● WORK REQUIRED:
Pull every line containing "held" from the entries.

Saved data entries
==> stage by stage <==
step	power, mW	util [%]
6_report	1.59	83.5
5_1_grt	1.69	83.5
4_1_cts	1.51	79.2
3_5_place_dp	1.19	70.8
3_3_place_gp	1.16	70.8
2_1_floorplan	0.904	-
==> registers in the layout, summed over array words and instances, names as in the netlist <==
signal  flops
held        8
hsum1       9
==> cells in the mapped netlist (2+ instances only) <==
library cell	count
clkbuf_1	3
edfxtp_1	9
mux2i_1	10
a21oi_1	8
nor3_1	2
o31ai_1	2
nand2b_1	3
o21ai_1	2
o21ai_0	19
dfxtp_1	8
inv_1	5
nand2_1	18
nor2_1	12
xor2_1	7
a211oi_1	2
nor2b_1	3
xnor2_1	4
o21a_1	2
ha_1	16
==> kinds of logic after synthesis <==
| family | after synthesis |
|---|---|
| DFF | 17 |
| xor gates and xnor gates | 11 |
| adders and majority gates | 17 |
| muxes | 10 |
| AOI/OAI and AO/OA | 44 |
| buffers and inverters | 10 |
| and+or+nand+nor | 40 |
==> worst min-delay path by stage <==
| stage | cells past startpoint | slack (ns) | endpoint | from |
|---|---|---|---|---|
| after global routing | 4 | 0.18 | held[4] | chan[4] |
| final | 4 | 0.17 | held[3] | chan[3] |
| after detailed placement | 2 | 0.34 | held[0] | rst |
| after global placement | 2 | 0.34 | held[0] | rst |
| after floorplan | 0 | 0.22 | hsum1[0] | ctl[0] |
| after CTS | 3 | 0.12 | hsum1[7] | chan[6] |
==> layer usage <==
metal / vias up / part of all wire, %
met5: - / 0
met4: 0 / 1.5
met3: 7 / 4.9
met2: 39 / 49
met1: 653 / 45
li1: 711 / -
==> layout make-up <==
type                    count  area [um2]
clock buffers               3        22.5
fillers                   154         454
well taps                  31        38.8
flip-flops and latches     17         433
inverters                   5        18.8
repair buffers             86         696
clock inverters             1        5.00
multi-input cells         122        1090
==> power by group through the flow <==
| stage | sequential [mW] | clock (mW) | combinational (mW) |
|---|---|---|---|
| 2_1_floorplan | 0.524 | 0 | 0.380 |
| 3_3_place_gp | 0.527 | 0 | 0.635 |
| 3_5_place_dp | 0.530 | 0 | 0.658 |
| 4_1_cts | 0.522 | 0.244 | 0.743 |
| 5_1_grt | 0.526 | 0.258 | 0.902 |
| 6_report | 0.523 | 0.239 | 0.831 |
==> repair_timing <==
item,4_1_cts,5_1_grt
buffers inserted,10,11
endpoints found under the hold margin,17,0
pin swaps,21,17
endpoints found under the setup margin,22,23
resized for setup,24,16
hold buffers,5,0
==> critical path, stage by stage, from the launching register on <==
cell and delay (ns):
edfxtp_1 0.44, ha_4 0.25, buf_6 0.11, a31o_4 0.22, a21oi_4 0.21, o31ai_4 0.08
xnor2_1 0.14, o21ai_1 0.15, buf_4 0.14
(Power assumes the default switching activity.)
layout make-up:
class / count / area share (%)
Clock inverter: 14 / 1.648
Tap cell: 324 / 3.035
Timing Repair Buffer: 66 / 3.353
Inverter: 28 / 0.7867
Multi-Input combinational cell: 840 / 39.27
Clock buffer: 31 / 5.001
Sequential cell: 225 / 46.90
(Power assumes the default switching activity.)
==> src/design/chebpe_pkg.sv <==
package chebpe_pkg;

    // Fixed-point format and sizing.
    localparam int FRAC_BITS  = 16;
    localparam int MAX_DEGREE = 32;

    localparam int SAMPLE_W = 32;
    localparam int CFG_W    = 32;
    localparam int DEG_W    = 6;
    localparam int VAL_W    = 48;
    localparam int HALF_W   = VAL_W / 2;
    localparam int PROD_W   = 2 * VAL_W;
    localparam int CNT_W    = $clog2(MAX_DEGREE + 1);
    localparam int ADDR_W   = 4;
    localparam int IDX_W    = 2;

    // Saturation limits and the constant 1.0 in the value format.
    localparam logic signed [VAL_W-1:0] VAL_MAX = {1'b0, {(VAL_W-1){1'b1}}};
    localparam logic signed [VAL_W-1:0] VAL_MIN = {1'b1, {(VAL_W-1){1'b0}}};
    localparam logic signed [VAL_W-1:0] VAL_ONE = VAL_W'(1) << FRAC_BITS;

    // Register reset values.
    localparam logic [CFG_W-1:0] SCALE_RESET = CFG_W'(1) << FRAC_BITS;

    // Register map, word index into the configuration space.
    typedef enum logic [IDX_W-1:0] {
        REG_MAP_OFFSET = 2'd0,
        REG_MAP_SCALE  = 2'd1,
        REG_DEGREE     = 2'd2
    } t_reg_idx;

    // Configuration seen by the datapath.
    typedef struct packed {
        logic signed [CFG_W-1:0] map_offset;
        logic signed [CFG_W-1:0] map_scale;
        logic [DEG_W-1:0]        degree;
    } t_cfg;

    // Request to the shared multiplier.
    typedef struct packed {
        logic start;
        logic dbl;
    } t_mul_req;

    // Status from the shared multiplier.
    typedef struct packed {
        logic done;
        logic ovf;
    } t_mul_rsp;

endpackage

==> src/design/chebpe_regs.sv <==
module chebpe_regs import chebpe_pkg::*; (
    input  logic              i_clk,
    input  logic              i_rst_n,
    input  logic              psel,
    input  logic              penable,
    input  logic              pwrite,
    input  logic [ADDR_W-1:0] paddr,
    input  logic [CFG_W-1:0]  pwdata,
    output logic [CFG_W-1:0]  prdata,
    output logic              pready,
    output t_cfg              o_cfg
);

    logic signed [CFG_W-1:0] r_offset;
    logic signed [CFG_W-1:0] r_scale;
    logic [DEG_W-1:0]        r_degree;
    logic                    wr_en;
    t_reg_idx                idx;

    assign pready = 1'b1;
    assign wr_en  = psel & penable & pwrite;
    assign idx    = t_reg_idx'(paddr[ADDR_W-1:2]);

    // Register writes; an address beyond the map is ignored.
    always_ff @(posedge i_clk) begin
        if (!i_rst_n) begin
            r_offset <= '0;
            r_scale  <= SCALE_RESET;
            r_degree <= '0;
        end else if (wr_en) begin
            case (idx)
                REG_MAP_OFFSET: r_offset <= pwdata;
                REG_MAP_SCALE:  r_scale  <= pwdata;
                REG_DEGREE:     r_degree <= pwdata[DEG_W-1:0];
                default: ;
            endcase
        end
    end

    // Read-back mux.
    always_comb begin
        case (idx)
            REG_MAP_OFFSET: prdata = r_offset;
            REG_MAP_SCALE:  prdata = r_scale;
            REG_DEGREE:     prdata = {{(CFG_W-DEG_W){1'b0}}, r_degree};
            default:        prdata = '0;
        endcase
    end

    assign o_cfg.map_offset = r_offset;
    assign o_cfg.map_scale  = r_scale;
    assign o_cfg.degree     = r_degree;

endmodule

==> src/design/chebpe_mul.sv <==
module chebpe_mul import chebpe_pkg::*; (
    input  logic                    i_clk,
    input  logic                    i_rst_n,
    input  t_mul_req                i_req,
    input  logic signed [VAL_W-1:0] i_a,
    input  logic signed [VAL_W-1:0] i_b,
    output t_mul_rsp                o_rsp,
    output logic signed [VAL_W-1:0] o_p
);

    typedef enum logic [1:0] {
        S_IDLE,
        S_MUL,
        S_RND
    } t_state;

    localparam logic [PROD_W-1:0] HALF_SGL = PROD_W'(1) << (FRAC_BITS - 1);
    localparam logic [PROD_W-1:0] HALF_DBL = PROD_W'(1) << (FRAC_BITS - 2);
    localparam logic [VAL_W-1:0]  NEG_LIM  = VAL_W'(1) << (VAL_W - 1);

    t_state                  r_state, n_state;
    logic [1:0]              r_ph, n_ph;
    logic [VAL_W-1:0]        r_ma, n_ma;
    logic [VAL_W-1:0]        r_mb, n_mb;
    logic                    r_neg, n_neg;
    logic                    r_dbl, n_dbl;
    logic [PROD_W-1:0]       r_acc, n_acc;
    logic signed [VAL_W-1:0] r_p, n_p;
    logic                    r_done, n_done;
    logic                    r_ovf, n_ovf;

    logic [HALF_W-1:0]       a_part;
    logic [HALF_W-1:0]       b_part;
    logic [2*HALF_W-1:0]     pp;
    logic [PROD_W-1:0]       pp_sh;
    logic [PROD_W-1:0]       acc_base;
    logic [PROD_W-1:0]       q;
    logic                    q_hi;
    logic [VAL_W-1:0]        qm;

    // One partial product a cycle: low*low, high*low, low*high, high*high.
    assign a_part = r_ph[0] ? r_ma[VAL_W-1:HALF_W] : r_ma[HALF_W-1:0];
    assign b_part = r_ph[1] ? r_mb[VAL_W-1:HALF_W] : r_mb[HALF_W-1:0];
    assign pp     = a_part * b_part;

    always_comb begin
        case (r_ph)
            2'd0:    pp_sh = PROD_W'(pp);
            2'd3:    pp_sh = PROD_W'(pp) << VAL_W;
            default: pp_sh = PROD_W'(pp) << HALF_W;
        endcase
    end

    // The rounding constant seeds the accumulator with the first product.
    assign acc_base = (r_ph == 2'd0) ? (r_dbl ? HALF_DBL : HALF_SGL) : r_acc;

    // Scale down and check the magnitude against the signed range.
    assign q    = r_dbl ? (r_acc >> (FRAC_BITS - 1)) : (r_acc >> FRAC_BITS);
    assign q_hi = |q[PROD_W-1:VAL_W];
    assign qm   = q[VAL_W-1:0];

    // Sequencer and datapath next values.
    always_comb begin
        n_state = r_state;
        n_ph    = r_ph;
        n_ma    = r_ma;
        n_mb    = r_mb;
        n_neg   = r_neg;
        n_dbl   = r_dbl;
        n_acc   = r_acc;
        n_p     = r_p;
        n_done  = 1'b0;
        n_ovf   = r_ovf;
        case (r_state)
            S_IDLE: begin
                if (i_req.start) begin
                    n_ma    = i_a[VAL_W-1] ? VAL_W'(-i_a) : VAL_W'(i_a);
                    n_mb    = i_b[VAL_W-1] ? VAL_W'(-i_b) : VAL_W'(i_b);
                    n_neg   = i_a[VAL_W-1] ^ i_b[VAL_W-1];
                    n_dbl   = i_req.dbl;
                    n_ph    = 2'd0;
                    n_state = S_MUL;
                end
            end
            S_MUL: begin
                n_acc = acc_base + pp_sh;
                n_ph  = r_ph + 2'd1;
                if (r_ph == 2'd3) begin
                    n_state = S_RND;
                end
            end
            S_RND: begin
                n_ovf = 1'b0;
                if (r_neg) begin
                    if (q_hi || (qm > NEG_LIM)) begin
                        n_p   = VAL_MIN;
                        n_ovf = 1'b1;
                    end else begin
                        n_p = -$signed(qm);
                    end
                end else begin
                    if (q_hi || qm[VAL_W-1]) begin
                        n_p   = VAL_MAX;
                        n_ovf = 1'b1;
                    end else begin
                        n_p = $signed(qm);
                    end
                end
                n_done  = 1'b1;
                n_state = S_IDLE;
            end
            default: n_state = S_IDLE;
        endcase
    end

    always_ff @(posedge i_clk) begin
        if (!i_rst_n) begin
            r_state <= S_IDLE;
            r_done  <= 1'b0;
        end else begin
            r_state <= n_state;
            r_done  <= n_done;
        end
        r_ph  <= n_ph;
        r_ma  <= n_ma;
        r_mb  <= n_mb;
        r_neg <= n_neg;
        r_dbl <= n_dbl;
        r_acc <= n_acc;
        r_p   <= n_p;
        r_ovf <= n_ovf;
    end

    assign o_rsp.done = r_done;
    assign o_rsp.ovf  = r_ovf;
    assign o_p        = r_p;

endmodule

==> src/design/chebyshev_poly_eval_mapped.sv <==
// Channel   Handshake                    Word
// input     i_in_valid / o_in_ready      i_sample, i_last_in
// output    o_out_valid / i_out_ready    o_poly_value, o_overflow, o_last_out
// config    psel/penable/pwrite/pready   paddr, pwdata, prdata
//
// A word reaches the output register after the mapping and the recurrence up to degree d,
// d being the degree clamped to MAX_DEGREE; degree zero skips the mapping. The mapping and each
// recurrence step run on one shared 24x24 unit: issue, four partial products, rounding,
// handback, and one saturating add or subtract. o_in_ready is high only while the sequencer
// is idle, so a word is not accepted before the last has left the sequencer; a stalled output
// holds one word in the output register and the next in the sequencer. Reset is synchronous
// and active low; it returns control state, output valid and configuration to their defaults.
module chebyshev_poly_eval_mapped import chebpe_pkg::*; (
    input  logic                    i_clk,
    input  logic                    i_rst_n,
    input  logic                    i_in_valid,
    output logic                    o_in_ready,
    input  logic signed [SAMPLE_W-1:0] i_sample,
    input  logic                    i_last_in,
    output logic                    o_out_valid,
    input  logic                    i_out_ready,
    output logic signed [VAL_W-1:0] o_poly_value,
    output logic                    o_overflow,
    output logic                    o_last_out,
    input  logic                    psel,
    input  logic                    penable,
    input  logic                    pwrite,
    input  logic [ADDR_W-1:0]       paddr,
    input  logic [CFG_W-1:0]        pwdata,
    output logic [CFG_W-1:0]        prdata,
    output logic                    pready
);

    typedef enum logic [2:0] {
        S_IDLE,
        S_MAP,
        S_MAP_WAIT,
        S_OFFSET,
        S_REC,
        S_REC_WAIT,
        S_SUB,
        S_DONE
    } t_state;

    t_cfg                       cfg;
    t_mul_req                   mul_req;
    t_mul_rsp                   mul_rsp;
    logic signed [VAL_W-1:0]    mul_a;
    logic signed [VAL_W-1:0]    mul_b;
    logic signed [VAL_W-1:0]    mul_p;

    t_state                     r_state, n_state;
    logic signed [SAMPLE_W-1:0] r_x, n_x;
    logic                       r_last, n_last;
    logic [CNT_W-1:0]           r_deg, n_deg;
    logic [CNT_W-1:0]           r_cnt, n_cnt;
    logic signed [VAL_W-1:0]    r_y, n_y;
    logic signed [VAL_W-1:0]    r_tcur, n_tcur;
    logic signed [VAL_W-1:0]    r_tprev, n_tprev;
    logic                       r_ov, n_ov;
    logic                       r_out_valid, n_out_valid;
    logic signed [VAL_W-1:0]    r_out_val, n_out_val;
    logic                       r_out_ov, n_out_ov;
    logic                       r_out_last, n_out_last;

    logic [DEG_W:0]             deg_ext;
    logic [CNT_W-1:0]           deg_clamp;
    logic signed [VAL_W:0]      sum_off;
    logic signed [VAL_W:0]      diff_rec;
    logic                       sum_ovf;
    logic                       diff_ovf;
    logic signed [VAL_W-1:0]    sum_sat;
    logic signed [VAL_W-1:0]    diff_sat;

    chebpe_regs u_regs (
        .i_clk   (i_clk),
        .i_rst_n (i_rst_n),
        .psel    (psel),
        .penable (penable),
        .pwrite  (pwrite),
        .paddr   (paddr),
        .pwdata  (pwdata),
        .prdata  (prdata),
        .pready  (pready),
        .o_cfg   (cfg)
    );

    chebpe_mul u_mul (
        .i_clk   (i_clk),
        .i_rst_n (i_rst_n),
        .i_req   (mul_req),
        .i_a     (mul_a),
        .i_b     (mul_b),
        .o_rsp   (mul_rsp),
        .o_p     (mul_p)
    );

    // Clamp the programmed degree to the supported maximum.
    assign deg_ext   = {1'b0, cfg.degree};
    assign deg_clamp = (deg_ext > (DEG_W+1)'(MAX_DEGREE)) ? CNT_W'(MAX_DEGREE)
                                                          : CNT_W'(deg_ext);

    // Multiplier operands: the affine scale first, then y times the current term.
    assign mul_req.start = (r_state == S_MAP) || (r_state == S_REC);
    assign mul_req.dbl   = (r_state == S_REC);
    assign mul_a = (r_state == S_REC) ? r_y : VAL_W'($signed(cfg.map_scale));
    assign mul_b = (r_state == S_REC) ? r_tcur : VAL_W'(r_x);

    // Saturating add of the offset and saturating subtract of the older term.
    assign sum_off  = {mul_p[VAL_W-1], mul_p} + (VAL_W+1)'($signed(cfg.map_offset));
    assign diff_rec = {mul_p[VAL_W-1], mul_p} - {r_tprev[VAL_W-1], r_tprev};
    assign sum_ovf  = sum_off[VAL_W] ^ sum_off[VAL_W-1];
    assign diff_ovf = diff_rec[VAL_W] ^ diff_rec[VAL_W-1];
    assign sum_sat  = sum_ovf ? (sum_off[VAL_W] ? VAL_MIN : VAL_MAX)
                              : sum_off[VAL_W-1:0];
    assign diff_sat = diff_ovf ? (diff_rec[VAL_W] ? VAL_MIN : VAL_MAX)
                               : diff_rec[VAL_W-1:0];

    // Sequencer: map the sample, then run the recurrence up to the degree.
    always_comb begin
        n_state     = r_state;
        n_x         = r_x;
        n_last      = r_last;
        n_deg       = r_deg;
        n_cnt       = r_cnt;
        n_y         = r_y;
        n_tcur      = r_tcur;
        n_tprev     = r_tprev;
        n_ov        = r_ov;
        n_out_valid = r_out_valid & ~i_out_ready;
        n_out_val   = r_out_val;
        n_out_ov    = r_out_ov;
        n_out_last  = r_out_last;
        case (r_state)
            S_IDLE: begin
                if (i_in_valid) begin
                    n_x     = i_sample;
                    n_last  = i_last_in;
                    n_deg   = deg_clamp;
                    n_tcur  = VAL_ONE;
                    n_ov    = 1'b0;
                    n_state = (deg_clamp == '0) ? S_DONE : S_MAP;
                end
            end
            S_MAP: begin
                n_state = S_MAP_WAIT;
            end
            S_MAP_WAIT: begin
                if (mul_rsp.done) begin
                    n_ov    = r_ov | mul_rsp.ovf;
                    n_state = S_OFFSET;
                end
            end
            S_OFFSET: begin
                n_y     = sum_sat;
                n_tcur  = sum_sat;
                n_tprev = VAL_ONE;
                n_ov    = r_ov | sum_ovf;
                n_cnt   = CNT_W'(2);
                n_state = (r_deg == CNT_W'(1)) ? S_DONE : S_REC;
            end
            S_REC: begin
                n_state = S_REC_WAIT;
            end
            S_REC_WAIT: begin
                if (mul_rsp.done) begin
                    n_ov    = r_ov | mul_rsp.ovf;
                    n_state = S_SUB;
                end
            end
            S_SUB: begin
                n_tprev = r_tcur;
                n_tcur  = diff_sat;
                n_ov    = r_ov | diff_ovf;
                n_cnt   = r_cnt + CNT_W'(1);
                n_state = (r_cnt == r_deg) ? S_DONE : S_REC;
            end
            S_DONE: begin
                // Hand the word to the output register once it is free.
                if (!r_out_valid || i_out_ready) begin
                    n_out_valid = 1'b1;
                    n_out_val   = r_tcur;
                    n_out_ov    = r_ov;
                    n_out_last  = r_last;
                    n_state     = S_IDLE;
                end
            end
            default: n_state = S_IDLE;
        endcase
    end

    always_ff @(posedge i_clk) begin
        if (!i_rst_n) begin
            r_state     <= S_IDLE;
            r_out_valid <= 1'b0;
        end else begin
            r_state     <= n_state;
            r_out_valid <= n_out_valid;
        end
        r_x        <= n_x;
        r_last     <= n_last;
        r_deg      <= n_deg;
        r_cnt      <= n_cnt;
        r_y        <= n_y;
        r_tcur     <= n_tcur;
        r_tprev    <= n_tprev;
        r_ov       <= n_ov;
        r_out_val  <= n_out_val;
        r_out_ov   <= n_out_ov;
        r_out_last <= n_out_last;
    end

    assign o_in_ready   = (r_state == S_IDLE);
    assign o_out_valid  = r_out_valid;
    assign o_poly_value = r_out_val;
    assign o_overflow   = r_out_ov;
    assign o_last_out   = r_out_last;

endmodule
==> config.mk <==
export PLATFORM = sky130hd
export DESIGN_NAME = chebyshev_poly_eval_mapped
export DESIGN_NICKNAME = d
export VERILOG_FILES = /design/src/design/chebpe_pkg.sv /design/src/design/chebpe_regs.sv /design/src/design/chebpe_mul.sv /design/src/design/chebyshev_poly_eval_mapped.sv
export SDC_FILE = /design/constraint.sdc
export NUM_CORES = 2
export LEC_CHECK = 0
export BUFFER_PORTS_ARGS = -buffer_cell sky130_fd_sc_hd__clkbuf_2
export CAP_MARGIN = 15
export CORE_MARGIN = 3
export CORE_UTILIZATION = 42
export DETAILED_ROUTE_END_ITERATION = 8
export GPL_TIMING_DRIVEN = 0
export PLACE_DENSITY_LB_ADDON = 0.15
export SYNTH_ARGS = -nofsm -noshare
export SYNTH_HDL_FRONTEND = slang
export SYNTH_SLANG_ARGS = --single-unit
export TNS_END_PERCENT = 5
==> constraint.sdc <==
create_clock -name i_clk -period 12.1 [get_ports i_clk]
set_clock_uncertainty 0.05 [all_clocks]
set_input_delay 3.63 -clock i_clk [delete_from_list [all_inputs] [get_ports i_clk]]
set_output_delay 3.63 -clock i_clk [all_outputs]
set_load 0.005 [all_outputs]
**Yosys cells after proc, flatten, opt, wreduce, memory -nomap -nowiden**

Cells that the tools add are included.

- Flip-flop bits (word level): 562
- Input port bits: 76
- Output and inout bits: 85

- Add/sub/neg operators: 8
- Multipliers: 1
- $lt $le $gt $ge: 2
- Eq/ne operators: 21
- Multiplexer cells: 45
- Bitwise gates (word level): 10
- Reduce and logical (&&, ||, !) cells: 27

Operators by type and width:

| kind | number |
|---|---|
| 48-bit 2-to-1 mux | 10 |
| 96-bit case mux with 2 select lines | 1 |
| 48-bit negation | 3 |
| 48-bit case mux with 3 select lines | 1 |
| 96-bit adder | 1 |
| 96-bit 2-to-1 mux | 1 |
| 32-bit case mux with 3 select lines | 1 |
| 48-bit case mux with 2 select lines | 1 |
| 47-bit 2-to-1 mux | 2 |
| 81-bit 2-to-1 mux | 1 |
| 48-bit by 32-bit adder with 49-bit output | 1 |
| 48-bit by 48-bit subtractor with 49-bit output | 1 |
| 48-bit > comparator (second input constant) | 1 |
| 24-bit by 24-bit multiplier with 48-bit output | 1 |
| 24-bit 2-to-1 mux | 2 |
| 48-bit OR reduction | 1 |
| 3-bit case mux with 8 select lines | 1 |
| 2-bit AND reduction | 9 |
| 16-bit 2-to-1 mux | 1 |
| 3-bit 2-to-1 mux | 5 |
| 3-bit equality test (second input constant) | 4 |
| 6-bit case mux with 2 select lines | 1 |
| 2-bit 2-to-1 mux | 5 |
| 1-bit 2-to-1 mux | 8 |
| 29 further kinds | 51 |

**Longest topological paths before layout**

- Depth after elaboration: 6
- Depth in mapped cells: 44
- Depth with buffers taken out: 40

**By module**

A second synthesis with hierarchy kept.

- Cells, all modules: 6199
- Area total of the unflattened synthesis: 57471.4 um^2

Modules (own cells, without submodules):

| module | times used | cells each | area each (um^2) | seq. area each (um^2) |
|---|---|---|---|---|
| chebpe_mul | 1 | 4250 | 37907.6 | 7417.1 |
| chebyshev_poly_eval_mapped | 1 | 1603 | 16399.5 | 7287.0 |
| chebpe_regs | 1 | 346 | 3164.3 | 1401.3 |

**Least setup slack after synthesis**

Ideal clock, no wire load.

- Kind: reg-to-reg
- Start point: reg r_state[0]
- End point: reg u_mul.r_state[0]
- Arrival: 10746 ps
- Required time: 11950 ps
- Path slack: 1204 ps
- Stages on the path, launching flop included: 5
- Path buffers: 1
- Clock period less this slack: 10896 ps
- Cells stage by stage: dfxtp_1 -> clkbuf_1 -> xnor2_1 -> nor4_1 -> o21a_1

- Cells in the longest elaborated chain, start to end: 4
- Elaborated cells between the ends (all ways): 5

RTL lines:

| what | line | RTL |
|---|---|---|
| start: declaration | chebyshev_poly_eval_mapped.sv:52 | `t_state r_state, n_state;` |
| start signal: assignment | chebyshev_poly_eval_mapped.sv:197 | `r_state <= n_state;` |
| 3-bit by 1-bit equality test with 1-bit output or 3-bit equality test (tied branches) | chebyshev_poly_eval_mapped.sv:104 | `assign mul_req.start = (r_state == S_MAP) \|\| (r_state == S_REC);` |
| 1-bit logical OR (*) | chebyshev_poly_eval_mapped.sv:104 |  |
| 2-bit inequality test (no line) (*) | n/a |  |
| 2-bit AND reduction (no line) (*) | n/a |  |
| end signal: assignment | chebpe_mul.sv:121 | `r_state <= n_state;` |
| end: declaration | chebpe_mul.sv:21 | `t_state r_state, n_state;` |

Every way passes the cells marked *; elsewhere a longest branch is shown, timed or not.
A chain may end at the register's enable or synchronous reset.

**Worst setup path after layout**

- Start point: reg u_mul.r_ph[0]
- End point: reg u_mul.r_acc[94] (data pin)

- Cells in the longest elaborated chain, start to end: 4
- Elaborated cells between the ends (all ways): 7

RTL lines:

| what | line | RTL |
|---|---|---|
| start: declaration | chebpe_mul.sv:22 | `logic [1:0] r_ph, n_ph;` |
| start signal: assignment | chebpe_mul.sv:124 | `r_ph <= n_ph;` |
| 24-bit 2-to-1 mux | chebpe_mul.sv:42 | `assign a_part = r_ph[0] ? r_ma[VAL_W-1:HALF_W] : r_ma[HALF_W-1:0];` |
| 24-bit by 24-bit multiplier with 48-bit output | chebpe_mul.sv:44 | `assign pp = a_part * b_part;` |
| 96-bit case mux with 2 select lines | chebpe_mul.sv:47 | `case (r_ph)` |
| 96-bit adder (*) | chebpe_mul.sv:86 | `n_acc = acc_base + pp_sh;` |
| end signal: assignment | chebpe_mul.sv:129 | `r_acc <= n_acc;` |
| end: declaration | chebpe_mul.sv:27 | `logic [PROD_W-1:0] r_acc, n_acc;` |

Marks and branches as above.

● THE ANSWER:
held        8
| after global routing | 4 | 0.18 | held[4] | chan[4] |
| final | 4 | 0.17 | held[3] | chan[3] |
| after detailed placement | 2 | 0.34 | held[0] | rst |
| after global placement | 2 | 0.34 | held[0] | rst |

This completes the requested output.